===== Available data
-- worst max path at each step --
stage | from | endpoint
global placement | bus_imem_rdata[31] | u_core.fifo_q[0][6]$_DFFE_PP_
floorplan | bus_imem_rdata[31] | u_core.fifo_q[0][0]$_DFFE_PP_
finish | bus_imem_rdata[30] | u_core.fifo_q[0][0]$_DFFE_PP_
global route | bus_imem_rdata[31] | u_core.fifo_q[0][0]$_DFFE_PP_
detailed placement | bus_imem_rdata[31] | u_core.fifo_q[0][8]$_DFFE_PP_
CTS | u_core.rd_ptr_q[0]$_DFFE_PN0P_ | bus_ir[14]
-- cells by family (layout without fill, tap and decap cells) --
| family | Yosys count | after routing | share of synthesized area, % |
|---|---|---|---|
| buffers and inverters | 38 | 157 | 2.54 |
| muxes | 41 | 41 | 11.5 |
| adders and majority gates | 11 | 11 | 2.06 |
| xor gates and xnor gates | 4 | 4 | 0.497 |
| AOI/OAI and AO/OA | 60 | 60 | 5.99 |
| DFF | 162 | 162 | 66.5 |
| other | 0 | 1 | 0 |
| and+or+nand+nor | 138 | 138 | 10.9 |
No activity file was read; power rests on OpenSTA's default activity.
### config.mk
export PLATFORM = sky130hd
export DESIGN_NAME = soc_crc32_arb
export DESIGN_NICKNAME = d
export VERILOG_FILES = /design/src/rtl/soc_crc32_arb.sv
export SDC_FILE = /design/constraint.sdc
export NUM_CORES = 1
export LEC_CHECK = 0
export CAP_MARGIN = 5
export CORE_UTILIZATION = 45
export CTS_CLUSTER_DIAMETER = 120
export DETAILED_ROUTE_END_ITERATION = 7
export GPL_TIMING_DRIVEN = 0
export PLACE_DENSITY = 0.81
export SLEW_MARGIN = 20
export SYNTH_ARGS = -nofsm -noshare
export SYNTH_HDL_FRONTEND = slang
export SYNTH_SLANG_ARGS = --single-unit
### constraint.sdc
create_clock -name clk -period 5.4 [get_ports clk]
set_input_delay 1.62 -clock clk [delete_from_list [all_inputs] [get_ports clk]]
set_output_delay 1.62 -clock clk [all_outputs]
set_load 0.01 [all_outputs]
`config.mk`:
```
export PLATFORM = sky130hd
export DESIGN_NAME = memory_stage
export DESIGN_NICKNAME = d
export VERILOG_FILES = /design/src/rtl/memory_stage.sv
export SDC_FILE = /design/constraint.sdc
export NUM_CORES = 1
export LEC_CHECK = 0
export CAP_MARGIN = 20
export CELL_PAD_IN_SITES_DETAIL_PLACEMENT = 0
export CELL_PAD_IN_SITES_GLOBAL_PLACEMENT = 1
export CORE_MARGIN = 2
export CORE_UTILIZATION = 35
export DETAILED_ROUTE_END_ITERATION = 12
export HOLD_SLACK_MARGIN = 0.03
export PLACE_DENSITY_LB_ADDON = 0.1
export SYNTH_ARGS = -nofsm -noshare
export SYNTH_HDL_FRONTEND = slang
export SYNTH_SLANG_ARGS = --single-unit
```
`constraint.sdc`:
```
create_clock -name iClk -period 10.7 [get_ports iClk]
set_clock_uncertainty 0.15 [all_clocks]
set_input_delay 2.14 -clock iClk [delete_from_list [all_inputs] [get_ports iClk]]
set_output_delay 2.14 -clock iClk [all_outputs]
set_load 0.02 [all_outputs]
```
==========
Instructions for the task ->
Only one part of the material above is to be transcribed, namely the lines starting with the line that has "global route |" and going on through the line that has "138 | 10.9 |", exactly as they stand.

Response area ->
global route | bus_imem_rdata[31] | u_core.fifo_q[0][0]$_DFFE_PP_
detailed placement | bus_imem_rdata[31] | u_core.fifo_q[0][8]$_DFFE_PP_
CTS | u_core.rd_ptr_q[0]$_DFFE_PN0P_ | bus_ir[14]
-- cells by family (layout without fill, tap and decap cells) --
| family | Yosys count | after routing | share of synthesized area, % |
|---|---|---|---|
| buffers and inverters | 38 | 157 | 2.54 |
| muxes | 41 | 41 | 11.5 |
| adders and majority gates | 11 | 11 | 2.06 |
| xor gates and xnor gates | 4 | 4 | 0.497 |
| AOI/OAI and AO/OA | 60 | 60 | 5.99 |
| DFF | 162 | 162 | 66.5 |
| other | 0 | 1 | 0 |
| and+or+nand+nor | 138 | 138 | 10.9 |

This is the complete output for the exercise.